WORK TO COMPLETE:
Copy exactly the lines of the material below that run from the one containing "u_tmr.cnt_q[17] | 26 |" through the one containing "u_tmr.cnt_q[14] | 31 |". Copy no other lines.

*** INFORMATION SHOWN Section Begins ***

$ cat src/rtl/jtu_pkg.sv
package jtu_pkg;

  localparam int HW_W      = 16;
  localparam int REG_IDX_W = 5;
  localparam int FLAG_W    = 4;
  localparam int DISP22_W  = 22;
  localparam int DISP9_W   = 9;

  // flag bit positions inside flagsIn
  localparam int FLAG_Z  = 0;
  localparam int FLAG_S  = 1;
  localparam int FLAG_OV = 2;
  localparam int FLAG_CY = 3;

  // strobes from control to datapath
  typedef struct packed {
    logic selReg;     // target from register operand
    logic selRel22;   // target from 22-bit relative displacement
    logic selRel9;    // conditional branch with 9-bit displacement
    logic condHolds;  // branch condition satisfied
    logic linkEn;     // issue link write
  } jtu_strobe_t;

endpackage

$ cat src/rtl/jtu_cond.sv
module jtu_cond
  import jtu_pkg::*;
(
  input  logic [3:0]        condCode,
  input  logic [FLAG_W-1:0] flags,
  output logic              holds
);

  logic baseVal;
  logic legalCode;

  always_comb begin
    legalCode = 1'b1;
    baseVal   = 1'b0;
    unique case (condCode[2:0])
      3'd0: baseVal = flags[FLAG_OV];
      3'd1: baseVal = flags[FLAG_CY];
      3'd2: baseVal = flags[FLAG_Z];
      3'd3: baseVal = flags[FLAG_S];
      3'd5: baseVal = 1'b1;
      default: legalCode = 1'b0;
    endcase
  end

  // bit 3 inverts the sense of the test
  assign holds = legalCode & (baseVal ^ condCode[3]);

endmodule

$ cat src/rtl/jtu_ctrl.sv
module jtu_ctrl
  import jtu_pkg::*;
(
  input  logic              clk,
  input  logic              rstN,
  input  logic [HW_W-1:0]   hw0In,
  input  logic [FLAG_W-1:0] flagsIn,
  output jtu_strobe_t       strobes
);

  localparam logic [10:0] REG_JUMP_KEY = 11'b000_0000_0011;
  localparam logic [4:0]  REL22_KEY    = 5'b11110;
  localparam logic [3:0]  REL9_KEY     = 4'b1011;

  logic isRegJump;
  logic isRel22;
  logic isRel9;
  logic destNonZero;
  logic condOk;

  assign isRegJump   = (hw0In[15:5] == REG_JUMP_KEY);
  assign isRel22     = (hw0In[10:6] == REL22_KEY);
  assign isRel9      = (hw0In[10:7] == REL9_KEY);
  assign destNonZero = (hw0In[15:11] != '0);

  jtu_cond u_cond (
    .condCode (hw0In[3:0]),
    .flags    (flagsIn),
    .holds    (condOk)
  );

  always_comb begin
    strobes           = '0;
    strobes.selReg    = isRegJump;
    strobes.selRel22  = isRel22 & ~isRegJump;
    strobes.selRel9   = isRel9 & ~isRel22 & ~isRegJump;
    strobes.condHolds = condOk;
    strobes.linkEn    = isRel22 & ~isRegJump & destNonZero;
  end


  sel_onehot_chk: assert property (@(posedge clk) disable iff (!rstN)
    $onehot0({strobes.selReg, strobes.selRel22, strobes.selRel9}));


  never_code_chk: assert property (@(posedge clk) disable iff (!rstN)
    (hw0In[2:0] == 3'd4 || hw0In[2:0] == 3'd6 || hw0In[2:0] == 3'd7) |-> !condOk);


  link_dest_chk: assert property (@(posedge clk) disable iff (!rstN)
    strobes.linkEn |-> (strobes.selRel22 && hw0In[15:11] != 5'd0));

endmodule
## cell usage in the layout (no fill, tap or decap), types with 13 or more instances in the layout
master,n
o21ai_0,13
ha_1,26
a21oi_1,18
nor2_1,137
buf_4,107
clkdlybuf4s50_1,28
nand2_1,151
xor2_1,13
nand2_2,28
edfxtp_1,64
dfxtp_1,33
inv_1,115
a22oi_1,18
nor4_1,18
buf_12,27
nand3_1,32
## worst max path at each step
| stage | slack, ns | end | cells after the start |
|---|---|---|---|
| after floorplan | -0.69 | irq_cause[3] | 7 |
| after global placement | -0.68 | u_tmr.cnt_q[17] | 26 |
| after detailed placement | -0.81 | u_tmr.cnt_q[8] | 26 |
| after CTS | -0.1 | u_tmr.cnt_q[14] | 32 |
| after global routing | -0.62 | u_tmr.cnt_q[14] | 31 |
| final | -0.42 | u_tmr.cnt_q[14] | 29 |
$ cat config.mk
export PLATFORM = sky130hd
export DESIGN_NAME = txdiv_precoder
export DESIGN_NICKNAME = d
export VERILOG_FILES = /design/src/rtl/txdiv_pkg.sv /design/src/rtl/txdiv_layer_demux.sv /design/src/rtl/txdiv_sfbc_emitter.sv /design/src/rtl/txdiv_precoder.sv
export SDC_FILE = /design/constraint.sdc
export NUM_CORES = 1
export LEC_CHECK = 0
export BUFFER_PORTS_ARGS = -buffer_cell sky130_fd_sc_hd__buf_2
export CAP_MARGIN = 20
export CELL_PAD_IN_SITES_DETAIL_PLACEMENT = 0
export CELL_PAD_IN_SITES_GLOBAL_PLACEMENT = 2
export CORE_MARGIN = 2
export CORE_UTILIZATION = 31
export DETAILED_ROUTE_END_ITERATION = 8
export GPL_ROUTABILITY_DRIVEN = 0
export PLACE_DENSITY_LB_ADDON = 0.1
export SLEW_MARGIN = 20
export SYNTH_ARGS = -nofsm -noshare
export SYNTH_HDL_FRONTEND = slang
export SYNTH_SLANG_ARGS = --single-unit
$ cat constraint.sdc
create_clock -name clk -period 3.2 [get_ports clk]
set_clock_uncertainty 0.1 [all_clocks]
set_input_delay 0.48 -clock clk [delete_from_list [all_inputs] [get_ports clk]]
set_output_delay 0.48 -clock clk [all_outputs]
set_load 0.02 [all_outputs]
$ cat config.mk
export PLATFORM = sky130hd
export DESIGN_NAME = burst_initiator
export DESIGN_NICKNAME = d
export VERILOG_FILES = /design/src/rtl/burst_init_pkg.sv /design/src/rtl/bi_word_tracker.sv /design/src/rtl/bi_claim_timer.sv /design/src/rtl/bi_seq_fsm.sv /design/src/rtl/burst_initiator.sv
export SDC_FILE = /design/constraint.sdc
export NUM_CORES = 1
export LEC_CHECK = 0
export BUFFER_PORTS_ARGS = -buffer_cell sky130_fd_sc_hd__buf_2
export CAP_MARGIN = 5
export CORE_ASPECT_RATIO = 1.75
export CORE_MARGIN = 2
export CORE_UTILIZATION = 40
export CTS_BUF_LIST = sky130_fd_sc_hd__clkbuf_8
export CTS_CLUSTER_SIZE = 16
export DETAILED_ROUTE_END_ITERATION = 12
export GPL_TIMING_DRIVEN = 1
export PLACE_DENSITY = 0.67
export SLEW_MARGIN = 10
export SYNTH_ARGS = -nofsm -noshare
export SYNTH_HDL_FRONTEND = slang
export SYNTH_SLANG_ARGS = --single-unit
$ cat constraint.sdc
create_clock -name clk -period 9.2 [get_ports clk]
set_clock_uncertainty 0.1 [all_clocks]
set_input_delay 0.92 -clock clk [delete_from_list [all_inputs] [get_ports clk]]
set_output_delay 0.92 -clock clk [all_outputs]
set_load 0.01 [all_outputs]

*** INFORMATION SHOWN Section Ends ***

EXERCISE ANSWER:
| after global placement | -0.68 | u_tmr.cnt_q[17] | 26 |
| after detailed placement | -0.81 | u_tmr.cnt_q[8] | 26 |
| after CTS | -0.1 | u_tmr.cnt_q[14] | 32 |
| after global routing | -0.62 | u_tmr.cnt_q[14] | 31 |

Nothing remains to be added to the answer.